Per differenziare le due categorie, la società applica un sistema di separazione analitica dei costi tramite un processo di Service Pricing e specifici driver tecnici.

Il quesito posto riguarda l’applicazione dell’articolo 102, comma 9, TUIR, che stabilisce che le spese relative ad apparecchiature telefoniche siano deducibili nell’80%. Tuttavia, l’Agenzia delle entrate chiarisce che questo limite è stato introdotto per limitare la deducibilità dei costi legati all’uso personale delle apparecchiature. Contrariamente, i costi per i servizi di telefonia direttamente connessi all’attività d’impresa e ai ricavi generati non devono essere limitati all’80%. Controversa sarebbe la deducibilità parziale per costi che concorrono a generare reddito interamente tassato.

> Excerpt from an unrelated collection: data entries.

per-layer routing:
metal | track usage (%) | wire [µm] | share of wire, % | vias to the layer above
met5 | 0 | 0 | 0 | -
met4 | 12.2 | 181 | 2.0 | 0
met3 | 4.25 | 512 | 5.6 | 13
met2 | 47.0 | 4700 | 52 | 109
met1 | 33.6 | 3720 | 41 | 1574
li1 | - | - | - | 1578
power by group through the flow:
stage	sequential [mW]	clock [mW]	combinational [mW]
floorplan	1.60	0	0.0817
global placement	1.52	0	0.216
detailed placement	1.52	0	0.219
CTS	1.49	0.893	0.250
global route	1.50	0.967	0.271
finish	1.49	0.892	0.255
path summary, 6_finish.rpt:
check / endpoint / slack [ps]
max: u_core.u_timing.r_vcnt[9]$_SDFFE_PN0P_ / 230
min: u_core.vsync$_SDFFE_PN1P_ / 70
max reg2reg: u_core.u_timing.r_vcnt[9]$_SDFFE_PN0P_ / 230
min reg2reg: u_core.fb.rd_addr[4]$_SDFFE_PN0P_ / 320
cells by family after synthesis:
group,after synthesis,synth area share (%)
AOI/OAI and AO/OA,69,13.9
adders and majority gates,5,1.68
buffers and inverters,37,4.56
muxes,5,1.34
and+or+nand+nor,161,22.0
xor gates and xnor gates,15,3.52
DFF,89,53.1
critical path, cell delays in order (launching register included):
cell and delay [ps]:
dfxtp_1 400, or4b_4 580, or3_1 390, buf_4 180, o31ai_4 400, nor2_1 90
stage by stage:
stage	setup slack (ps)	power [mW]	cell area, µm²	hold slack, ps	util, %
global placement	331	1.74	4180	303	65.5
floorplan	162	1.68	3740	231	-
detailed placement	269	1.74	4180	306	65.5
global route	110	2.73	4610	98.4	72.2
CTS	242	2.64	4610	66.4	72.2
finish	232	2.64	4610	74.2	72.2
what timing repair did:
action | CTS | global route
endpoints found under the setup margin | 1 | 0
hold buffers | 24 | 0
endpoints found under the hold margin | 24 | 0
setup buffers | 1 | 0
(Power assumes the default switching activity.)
$ cat config.mk
export PLATFORM = sky130hd
export DESIGN_NAME = arcade_input_mapper
export DESIGN_NICKNAME = d
export VERILOG_FILES = /design/src/rtl/arcade_input_pkg.sv /design/src/rtl/arcade_input_mapper_coin.sv /design/src/rtl/arcade_input_mapper.sv
export SDC_FILE = /design/constraint.sdc
export NUM_CORES = 1
export LEC_CHECK = 0
export CORE_MARGIN = 10
export CORE_UTILIZATION = 25
export DETAILED_ROUTE_END_ITERATION = 8
export DONT_BUFFER_PORTS = 1
export PLACE_DENSITY = 0.39
export SKIP_LAST_GASP = 1
export SYNTH_ARGS = -nofsm -noshare
export SYNTH_HDL_FRONTEND = slang
export SYNTH_SLANG_ARGS = --single-unit
export TNS_END_PERCENT = 1
$ cat constraint.sdc
create_clock -name clk_sys -period 6.3 [get_ports clk_sys]
set_clock_uncertainty 0.05 [all_clocks]
set_input_delay 0.945 -clock clk_sys [delete_from_list [all_inputs] [get_ports clk_sys]]
set_output_delay 0.945 -clock clk_sys [all_outputs]
set_load 0.05 [all_outputs]
$ cat src/rtl/arcade_input_pkg.sv
// Shared constants and types for the arcade input mapper: PS/2 set-2 scancodes,
// joystick bit layout, direction struct and the keymap decoder.
package arcade_input_pkg;

  localparam int MAX_PLAYERS = 4;
  localparam int MAX_BUTTONS = 4;

  localparam int JOY_RIGHT = 0;
  localparam int JOY_LEFT  = 1;
  localparam int JOY_DOWN  = 2;
  localparam int JOY_UP    = 3;
  localparam int JOY_FIRE0 = 4;

  localparam logic [7:0] SC_P1_UP = 8'h75, SC_P1_DOWN = 8'h72, SC_P1_LEFT = 8'h6B, SC_P1_RIGHT = 8'h74;
  localparam logic [7:0] SC_P1_F0 = 8'h14, SC_P1_F1 = 8'h11, SC_P1_F2 = 8'h29, SC_P1_F3 = 8'h12;
  localparam logic [7:0] SC_P2_UP = 8'h2D, SC_P2_DOWN = 8'h2B, SC_P2_LEFT = 8'h23, SC_P2_RIGHT = 8'h34;
  localparam logic [7:0] SC_P2_F0 = 8'h1C, SC_P2_F1 = 8'h1B, SC_P2_F2 = 8'h15, SC_P2_F3 = 8'h1D;
  localparam logic [7:0] SC_P3_UP = 8'h43, SC_P3_DOWN = 8'h42, SC_P3_LEFT = 8'h3B, SC_P3_RIGHT = 8'h4B;
  localparam logic [7:0] SC_P3_F0 = 8'h1A, SC_P3_F1 = 8'h22, SC_P3_F2 = 8'h21, SC_P3_F3 = 8'h2A;
  localparam logic [7:0] SC_P4_UP = 8'h3C, SC_P4_DOWN = 8'h44, SC_P4_LEFT = 8'h35, SC_P4_RIGHT = 8'h33;
  localparam logic [7:0] SC_P4_F0 = 8'h32, SC_P4_F1 = 8'h31, SC_P4_F2 = 8'h3A, SC_P4_F3 = 8'h41;
  localparam logic [7:0] SC_START1 = 8'h16, SC_START2 = 8'h1E, SC_START3 = 8'h26, SC_START4 = 8'h25;
  localparam logic [7:0] SC_COIN1 = 8'h2E, SC_COIN2 = 8'h36, SC_COIN3 = 8'h3D, SC_COIN4 = 8'h3E;
  localparam logic [7:0] SC_F1 = 8'h05, SC_F2 = 8'h06, SC_TEST = 8'h2C;

  typedef enum logic [3:0] {
    SLOT_UP, SLOT_DOWN, SLOT_LEFT, SLOT_RIGHT,
    SLOT_FIRE, SLOT_START, SLOT_ALIAS, SLOT_COIN, SLOT_TEST
  } slot_e;

  typedef struct packed {
    logic       hit;
    logic [1:0] player;
    slot_e      slot;
    logic [1:0] btn;
  } key_sel_t;

  typedef struct packed {
    logic up;
    logic down;
    logic left;
    logic right;
  } dir_t;

  function automatic key_sel_t key_sel(input logic [1:0] p, input slot_e s, input logic [1:0] b);
    key_sel_t k;
    k.hit    = 1'b1;
    k.player = p;
    k.slot   = s;
    k.btn    = b;
    return k;
  endfunction

  // Only the P1 arrows accept the extended prefix, so the keypad doubles as a stick.
  function automatic key_sel_t decode_key(input logic ext, input logic [7:0] sc);
    key_sel_t k;
    logic     arrow;
    arrow = 1'b0;
    case (sc)
      SC_P1_UP:    begin k = key_sel(2'd0, SLOT_UP,    2'd0); arrow = 1'b1; end
      SC_P1_DOWN:  begin k = key_sel(2'd0, SLOT_DOWN,  2'd0); arrow = 1'b1; end
      SC_P1_LEFT:  begin k = key_sel(2'd0, SLOT_LEFT,  2'd0); arrow = 1'b1; end
      SC_P1_RIGHT: begin k = key_sel(2'd0, SLOT_RIGHT, 2'd0); arrow = 1'b1; end
      SC_P1_F0:    k = key_sel(2'd0, SLOT_FIRE, 2'd0);
      SC_P1_F1:    k = key_sel(2'd0, SLOT_FIRE, 2'd1);
      SC_P1_F2:    k = key_sel(2'd0, SLOT_FIRE, 2'd2);
      SC_P1_F3:    k = key_sel(2'd0, SLOT_FIRE, 2'd3);
      SC_P2_UP:    k = key_sel(2'd1, SLOT_UP,    2'd0);
      SC_P2_DOWN:  k = key_sel(2'd1, SLOT_DOWN,  2'd0);
      SC_P2_LEFT:  k = key_sel(2'd1, SLOT_LEFT,  2'd0);
      SC_P2_RIGHT: k = key_sel(2'd1, SLOT_RIGHT, 2'd0);
      SC_P2_F0:    k = key_sel(2'd1, SLOT_FIRE, 2'd0);
      SC_P2_F1:    k = key_sel(2'd1, SLOT_FIRE, 2'd1);
      SC_P2_F2:    k = key_sel(2'd1, SLOT_FIRE, 2'd2);
      SC_P2_F3:    k = key_sel(2'd1, SLOT_FIRE, 2'd3);
      SC_P3_UP:    k = key_sel(2'd2, SLOT_UP,    2'd0);
      SC_P3_DOWN:  k = key_sel(2'd2, SLOT_DOWN,  2'd0);
      SC_P3_LEFT:  k = key_sel(2'd2, SLOT_LEFT,  2'd0);
      SC_P3_RIGHT: k = key_sel(2'd2, SLOT_RIGHT, 2'd0);
      SC_P3_F0:    k = key_sel(2'd2, SLOT_FIRE, 2'd0);
      SC_P3_F1:    k = key_sel(2'd2, SLOT_FIRE, 2'd1);
      SC_P3_F2:    k = key_sel(2'd2, SLOT_FIRE, 2'd2);
      SC_P3_F3:    k = key_sel(2'd2, SLOT_FIRE, 2'd3);
      SC_P4_UP:    k = key_sel(2'd3, SLOT_UP,    2'd0);
      SC_P4_DOWN:  k = key_sel(2'd3, SLOT_DOWN,  2'd0);
      SC_P4_LEFT:  k = key_sel(2'd3, SLOT_LEFT,  2'd0);
      SC_P4_RIGHT: k = key_sel(2'd3, SLOT_RIGHT, 2'd0);
      SC_P4_F0:    k = key_sel(2'd3, SLOT_FIRE, 2'd0);
      SC_P4_F1:    k = key_sel(2'd3, SLOT_FIRE, 2'd1);
      SC_P4_F2:    k = key_sel(2'd3, SLOT_FIRE, 2'd2);
      SC_P4_F3:    k = key_sel(2'd3, SLOT_FIRE, 2'd3);
      SC_START1:   k = key_sel(2'd0, SLOT_START, 2'd0);
      SC_START2:   k = key_sel(2'd1, SLOT_START, 2'd0);
      SC_START3:   k = key_sel(2'd2, SLOT_START, 2'd0);
      SC_START4:   k = key_sel(2'd3, SLOT_START, 2'd0);
      SC_COIN1:    k = key_sel(2'd0, SLOT_COIN, 2'd0);
      SC_COIN2:    k = key_sel(2'd1, SLOT_COIN, 2'd0);
      SC_COIN3:    k = key_sel(2'd2, SLOT_COIN, 2'd0);
      SC_COIN4:    k = key_sel(2'd3, SLOT_COIN, 2'd0);
      SC_F1:       k = key_sel(2'd0, SLOT_ALIAS, 2'd0);
      SC_F2:       k = key_sel(2'd1, SLOT_ALIAS, 2'd0);
      SC_TEST:     k = key_sel(2'd0, SLOT_TEST, 2'd0);
      default:     k = '0;
    endcase
    if (ext && !arrow) k.hit = 1'b0;
    return k;
  endfunction

endpackage

$ cat src/rtl/arcade_input_mapper_coin.sv
// Per-player coin stretcher: a raw rising edge starts a fixed-length pulse;
// COIN_PULSE = 0 turns it into a level pass-through.
module coin_pulse_stretch #(
  parameter int COIN_PULSE = 600000
) (
  input  logic clk_sys,
  input  logic reset,
  input  logic raw,
  output logic pulse
);

  generate
    if (COIN_PULSE == 0) begin : g_level
      logic unused_clk_rst;
      assign unused_clk_rst = clk_sys ^ reset;
      assign pulse = raw;
    end else begin : g_stretch
      localparam int CW = $clog2(COIN_PULSE + 1);
      logic [CW-1:0] cnt_reg;
      logic          raw_prev_reg;

      // Edges arriving while a pulse is running are dropped, not queued.
      always_ff @(posedge clk_sys) begin
        if (reset) begin
          cnt_reg      <= '0;
          raw_prev_reg <= 1'b0;
        end else begin
          raw_prev_reg <= raw;
          if (raw && !raw_prev_reg && cnt_reg == '0)
            cnt_reg <= CW'(COIN_PULSE);
          else if (cnt_reg != '0)
            cnt_reg <= cnt_reg - CW'(1);
        end
      end

      assign pulse = (cnt_reg != '0);
    end
  endgenerate

endmodule

$ cat src/rtl/arcade_input_mapper.sv
// PS/2 + joystick to active-low arcade control mapper with optional rotation.
// Build option: define INPUT_SOCD_EN for neutral opposing-direction cleaning.
module arcade_input_mapper
  import arcade_input_pkg::*;
#(
  parameter int PLAYERS    = 2,
  parameter int BUTTONS    = 2,
  parameter int COIN_PULSE = 600000
) (
  input  logic                       clk_sys,
  input  logic                       reset,
  input  logic [10:0]                ps2_key,
  input  logic [16*PLAYERS-1:0]      joystick,
  input  logic                       rotate,
  output logic [PLAYERS-1:0]         o_up_n,
  output logic [PLAYERS-1:0]         o_down_n,
  output logic [PLAYERS-1:0]         o_left_n,
  output logic [PLAYERS-1:0]         o_right_n,
  output logic [BUTTONS*PLAYERS-1:0] o_fire_n,
  output logic [PLAYERS-1:0]         o_start_n,
  output logic [PLAYERS-1:0]         o_coin_n,
  output logic                       o_test_n
);

  logic     old_toggle_reg;
  logic     key_load;
  logic     key_pressed;
  key_sel_t sel;
  logic     key_test_reg;
  logic     unused_joy;

  logic [PLAYERS-1:0]         up_w, down_w, left_w, right_w, start_w, coin_w;
  logic [BUTTONS*PLAYERS-1:0] fire_w;

  assign sel         = decode_key(ps2_key[8], ps2_key[7:0]);
  assign key_pressed = ps2_key[9];
  assign key_load    = (ps2_key[10] != old_toggle_reg) && sel.hit;
  assign unused_joy  = ^joystick;

  // Tracking the toggle through reset too means a stale toggle never fires an event.
  always_ff @(posedge clk_sys) begin
    old_toggle_reg <= ps2_key[10];
  end

  always_ff @(posedge clk_sys) begin
    if (reset)
      key_test_reg <= 1'b0;
    else if (key_load && sel.slot == SLOT_TEST)
      key_test_reg <= key_pressed;
  end

  genvar gi;
  generate
    for (gi = 0; gi < PLAYERS; gi++) begin : g_player
      dir_t               key_dir_reg;
      logic [BUTTONS-1:0] key_fire_reg;
      logic               key_start_reg, key_alias_reg, key_coin_reg;
      logic               sel_here, coin_raw;
      dir_t               raw_dir, rot_dir, fin_dir;

      assign sel_here = key_load && (sel.player == 2'(gi));

      always_ff @(posedge clk_sys) begin
        if (reset) begin
          key_dir_reg   <= '0;
          key_fire_reg  <= '0;
          key_start_reg <= 1'b0;
          key_alias_reg <= 1'b0;
          key_coin_reg  <= 1'b0;
        end else if (sel_here) begin
          case (sel.slot)
            SLOT_UP:    key_dir_reg.up    <= key_pressed;
            SLOT_DOWN:  key_dir_reg.down  <= key_pressed;
            SLOT_LEFT:  key_dir_reg.left  <= key_pressed;
            SLOT_RIGHT: key_dir_reg.right <= key_pressed;
            SLOT_START: key_start_reg     <= key_pressed;
            SLOT_ALIAS: key_alias_reg     <= key_pressed;
            SLOT_COIN:  key_coin_reg      <= key_pressed;
            SLOT_FIRE: begin
              for (int b = 0; b < BUTTONS; b++)
                if (sel.btn == 2'(b)) key_fire_reg[b] <= key_pressed;
            end
            default: ;
          endcase
        end
      end

      always_comb begin
        raw_dir.up    = key_dir_reg.up    | joystick[16*gi + JOY_UP];
        raw_dir.down  = key_dir_reg.down  | joystick[16*gi + JOY_DOWN];
        raw_dir.left  = key_dir_reg.left  | joystick[16*gi + JOY_LEFT];
        raw_dir.right = key_dir_reg.right | joystick[16*gi + JOY_RIGHT];
        rot_dir = raw_dir;
        if (rotate) begin
          rot_dir.up    = raw_dir.left;
          rot_dir.down  = raw_dir.right;
          rot_dir.left  = raw_dir.down;
          rot_dir.right = raw_dir.up;
        end
`ifdef INPUT_SOCD_EN
        fin_dir.up    = rot_dir.up    & ~rot_dir.down;
        fin_dir.down  = rot_dir.down  & ~rot_dir.up;
        fin_dir.left  = rot_dir.left  & ~rot_dir.right;
        fin_dir.right = rot_dir.right & ~rot_dir.left;
`else
        fin_dir = rot_dir;
`endif
      end

      assign up_w[gi]    = fin_dir.up;
      assign down_w[gi]  = fin_dir.down;
      assign left_w[gi]  = fin_dir.left;
      assign right_w[gi] = fin_dir.right;
      assign fire_w[gi*BUTTONS +: BUTTONS] = key_fire_reg | joystick[16*gi + JOY_FIRE0 +: BUTTONS];
      assign start_w[gi] = key_start_reg | key_alias_reg | joystick[16*gi + JOY_FIRE0 + BUTTONS];
      assign coin_raw    = key_coin_reg | joystick[16*gi + JOY_FIRE0 + BUTTONS + 1];

      coin_pulse_stretch #(
        .COIN_PULSE (COIN_PULSE)
      ) u_coin (
        .clk_sys (clk_sys),
        .reset   (reset),
        .raw     (coin_raw),
        .pulse   (coin_w[gi])
      );
    end
  endgenerate

  always_ff @(posedge clk_sys) begin
    if (reset) begin
      o_up_n    <= '1;
      o_down_n  <= '1;
      o_left_n  <= '1;
      o_right_n <= '1;
      o_fire_n  <= '1;
      o_start_n <= '1;
      o_coin_n  <= '1;
      o_test_n  <= 1'b1;
    end else begin
      o_up_n    <= ~up_w;
      o_down_n  <= ~down_w;
      o_left_n  <= ~left_w;
      o_right_n <= ~right_w;
      o_fire_n  <= ~fire_w;
      o_start_n <= ~start_w;
      o_coin_n  <= ~coin_w;
      o_test_n  <= ~key_test_reg;
    end
  end

endmodule
==> results of run 1 <==
-- critical path: cells and delay by family --
kind               cells  cell delay [ns]
AOI/OAI and AO/OA      3             0.85
muxes                  1             0.15
and+or+nand+nor        3             1.36
-- worst paths after layout --
check                                                             start                                       to  slack (ns)  cells past startpoint
worst max-delay path                                         ps2_key[5]                 g_player[0].key_coin_reg        3.13                      7
worst min-delay path                        g_player[1].key_fire_reg[0]                              o_fire_n[2]        0.40                      1
worst max register to register  g_player[1].u_coin.g_stretch.cnt_reg[7]  g_player[1].u_coin.g_stretch.cnt_reg[0]        3.29                      6
worst min register to register              g_player[1].key_fire_reg[0]                              o_fire_n[2]        0.40                      1
-- cells by family after synthesis --
kind of cell,synth area share (%)
xor+xnor,5.06
fa+ha+maj,0.579
compound gates,15.8
mux,4.89
simple gates,33.2
flops,36.6
buf+inv,3.88
-- cell usage after synthesis (10+ instances only) --
| cell | n |
|---|---|
| sky130_fd_sc_hd__nor2_1 | 59 |
| sky130_fd_sc_hd__clkbuf_1 | 11 |
| sky130_fd_sc_hd__mux2i_1 | 20 |
| sky130_fd_sc_hd__nor3_1 | 36 |
| sky130_fd_sc_hd__nand2b_1 | 33 |
| sky130_fd_sc_hd__buf_2 | 13 |
| sky130_fd_sc_hd__o21ai_0 | 14 |
| sky130_fd_sc_hd__a21oi_1 | 10 |
| sky130_fd_sc_hd__dfxtp_1 | 79 |
| sky130_fd_sc_hd__xnor2_1 | 16 |
| sky130_fd_sc_hd__a211oi_1 | 17 |
| sky130_fd_sc_hd__nand2_1 | 25 |
-- layer usage --
metal	global-route usage, %	share of wire [%]
met5	0	0
met4	3.43	1.7
met3	3.27	6.5
met2	15.6	47
met1	12.8	45
-- final cells by class --
cell class | instances | area (um^2)
tap | 225 | 282
fill | 1853 | 12300
clock inverter | 4 | 70.1
multi-input combinational | 390 | 2570
inverter | 10 | 37.5
clock buffer | 11 | 243
sequential | 79 | 1580
-- power by group --
group          switching (mW)  internal, mW
clock network           0.202         0.354
logic                   0.337         0.241
registers               0.118         0.603
==> impl_results.rst, run 1 <==
.. list-table::
   :header-rows: 1

   * - Metric
     - Value
   * - Run status
     - finished clean
   * - Placer congestion estimate
     - 0.869
   * - Cell count after synthesis
     - 507
   * - Commonest non-fill, non-tap cell in the layout
     - sky130_fd_sc_hd__dfxtp_1
   * - Cell row count
     - 48
   * - First DRT Iteration DRCs
     - 391
   * - Max FFs per register
     - 40
   * - Overall Power
     - around 1.9 mW
   * - Cell types occupying the most area after synthesis
     - sky130_fd_sc_hd__dfxtp_1 37%, sky130_fd_sc_hd__nor2_1 5.1%, sky130_fd_sc_hd__nand2b_1 4.8%
   * - # H-tree levels
     - 3
   * - Horiz. Die Dim
     - between 150 and 200 um
   * - Buffer cell driving the clock tree root
     - sky130_fd_sc_hd__clkbuf_16
   * - Fin util
     - 28.0%
   * - Leakage power
     - 1.72 nW
   * - Largest area contributor in the synthesized netlist
     - sky130_fd_sc_hd__dfxtp_1
   * - Routed Antenna Nets
     - 0
   * - CTS tree
     - built
   * - Number of vias after detailed routing
     - approximately 3,600
   * - Maximum fanout encountered on the critical timing path
     - 19
   * - Cts repair resizes
     - 0
   * - Antenna diodes
     - 0
   * - Average size of a mapped cell
     - 8.53 um^2
   * - Post-detailed-placement cell area
     - between 4000 and 5000 um^2
   * - Congestion Overflow GR
     - 0
   * - Number of input and output port buffers inserted
     - 0
   * - CP peak stage delay
     - 1.00 ns
   * - Worst hold-check slack
     - 0.396 ns
   * - Num ports
     - 63
   * - Accumulated negative setup slack
     - 0 ns
   * - CTS buffer count
     - 9
   * - Total of flip-flops plus latches after synthesis
     - 79
   * - Max-cap viol count
     - 0
   * - Worst slack at placement
     - 2.74 ns
   * - Die height
     - 152 um
   * - Post-CTS Repair Setup Buffers
     - 0
   * - Maximum number of pins on one net before global-route repair
     - 59
   * - CTS sink cnt
     - 79
   * - Leading cell types in the layout, fill and taps excluded
     - 79 x sky130_fd_sc_hd__dfxtp_1, 59 x sky130_fd_sc_hd__nor2_1, 36 x sky130_fd_sc_hd__nor3_1
   * - Post-route worst setup slack
     - between 3 and 4 ns
   * - Mapped Area
     - 4320 um^2
   * - Hold violation total from the final report
     - 0
   * - Critical Path Slowest Stage Cell
     - sky130_fd_sc_hd__nor4b_1
   * - Power density over cell area
     - 388 nW/um^2
   * - Area of all placed cells without fillers
     - around 4800 um^2
   * - Layout Nets
     - 538
   * - Syn nets
     - 555
   * - Buffers from clock root to sink, at most
     - 2
   * - Slew at the pin with the worst max-slew slack
     - approximately 1.2 ns
   * - Global router's overall resource usage
     - around a tenth
   * - Area share of the largest cell type after synthesis
     - 36.6%
   * - Crit path capture type
     - flop
   * - Routed WL per cell
     - 15.9 um
   * - Final number of setup-violating endpoints
     - 0
   * - Starting density of the core
     - 25.3%
   * - Worst-case headroom to the max-slew limit
     - 18.7%
   * - Ratio of routed vias to standard cells
     - 5.05
   * - Worst VDD drop
     - 0.189 mV
   * - Clock-pin transition on the worst setup and hold timing paths
     - 0.06 ns
   * - Vias in the first global route
     - 3,455
   * - Crit-path cells
     - nor4b_1, o31ai_1, o311ai_1, nor3_2, a211oi_4, nand4_1, mux2i_1
   * - Final period util
     - 50.3%
   * - Area enclosed by the die boundary
     - 23,000 um^2
   * - Area growth from synthesis to final layout
     - 10.7%
   * - Final max-slew violation count
     - 0
   * - Cell Count Post-Placement
     - 704
   * - Length of the first detailed-routing pass in iterations
     - 4
   * - Insertion delay to the later sink of the worst-skew pair
     - 0.34 ns
   * - Primary FF master, synth
     - sky130_fd_sc_hd__dfxtp_1
   * - Path type of the worst min-delay path
     - reg -> reg
   * - Cts-stage hold buffer count
     - 0
   * - EDFF count, synth
     - 0
   * - Number of non-filler instances in the completed layout
     - approximately 700
   * - Maximum clock frequency
     - roughly 320 MHz
   * - Post-route DRC
     - 0
   * - Total core area
     - 17,100 um^2
   * - Crit start category
     - input port
   * - Sequential area share after synthesis
     - between 30% and 40%
   * - Data required time at the worst endpoint
     - 6.44 ns
   * - Distinct cell type count after synthesis
     - 68
   * - Final wirelength
     - 11,500 um
   * - Worst Setup Path Type
     - in -> reg
   * - Worst path arrival time
     - 3.31 ns
   * - Initial antenna violation count
     - 0
   * - Share of synthesized flip-flops with an asynchronous set or reset
     - 0%
   * - Estimated wirelength of the detail-placed design
     - 8040 um
   * - First-pass GRT wire length
     - 18,500 um
   * - Fraction of layout instances using a drive strength above 1
     - between 6 and 7%
   * - Unrepaired setup endpoints after global routing
     - no
   * - Number of warnings reported in the yosys synthesis log
     - 0
   * - Min Tclk post-route
     - about 3.2 ns
Power figures use the tool's default switching activity.
==> inputs of run 2 (changes only) <==
PLACE_DENSITY = 0.41   (was 0.39)
clock period = 2.9 ns   (was 6.3 ns; I/O delays follow)
==> run 2 against run 1 <==
Compared with the run above:
- non-clock buffer count increased by 22
- global-route usage up 0.19 points
- clock power is 110% higher
- sequential cell count is the same
- wire length increased by 0.71%
- power increased by 120%
- core utilization rose by 0.87 points
- combinational power rose by 130%
- sequential power rose by 120%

In base al principio della tassazione mondiale, i redditi delle stabili organizzazioni estere contribuiscono a formare il reddito imponibile in Italia. Pertanto, l’Agenzia conclude che le spese telefoniche integrate nei servizi offerti ai clienti non sono soggette alla limitazione dell’80% se non utilizzate per scopi personali e sono direttamente collegate ai ricavi. Tuttavia, i costi relativi alla quota di autoconsumo rimangono soggetti alla limitazione dell’80%.

In sintesi, l’Agenzia delle entrate stabilisce che la deducibilità delle spese di telefonia è contingentata dalla loro finalità. Se i costi sono necessari per la generazione di ricavi e non utilizzati per uso personale, possono essere interamente dedotti. In caso contrario, si applica la regola dell’80% per i costi considerati non direttamente connessi all’attività imprenditoriale. Questo chiarimento consente alle aziende di pianificare meglio la propria gestione fiscale, massimizzando la deducibilità delle spese in modo conforme alla normativa vigente.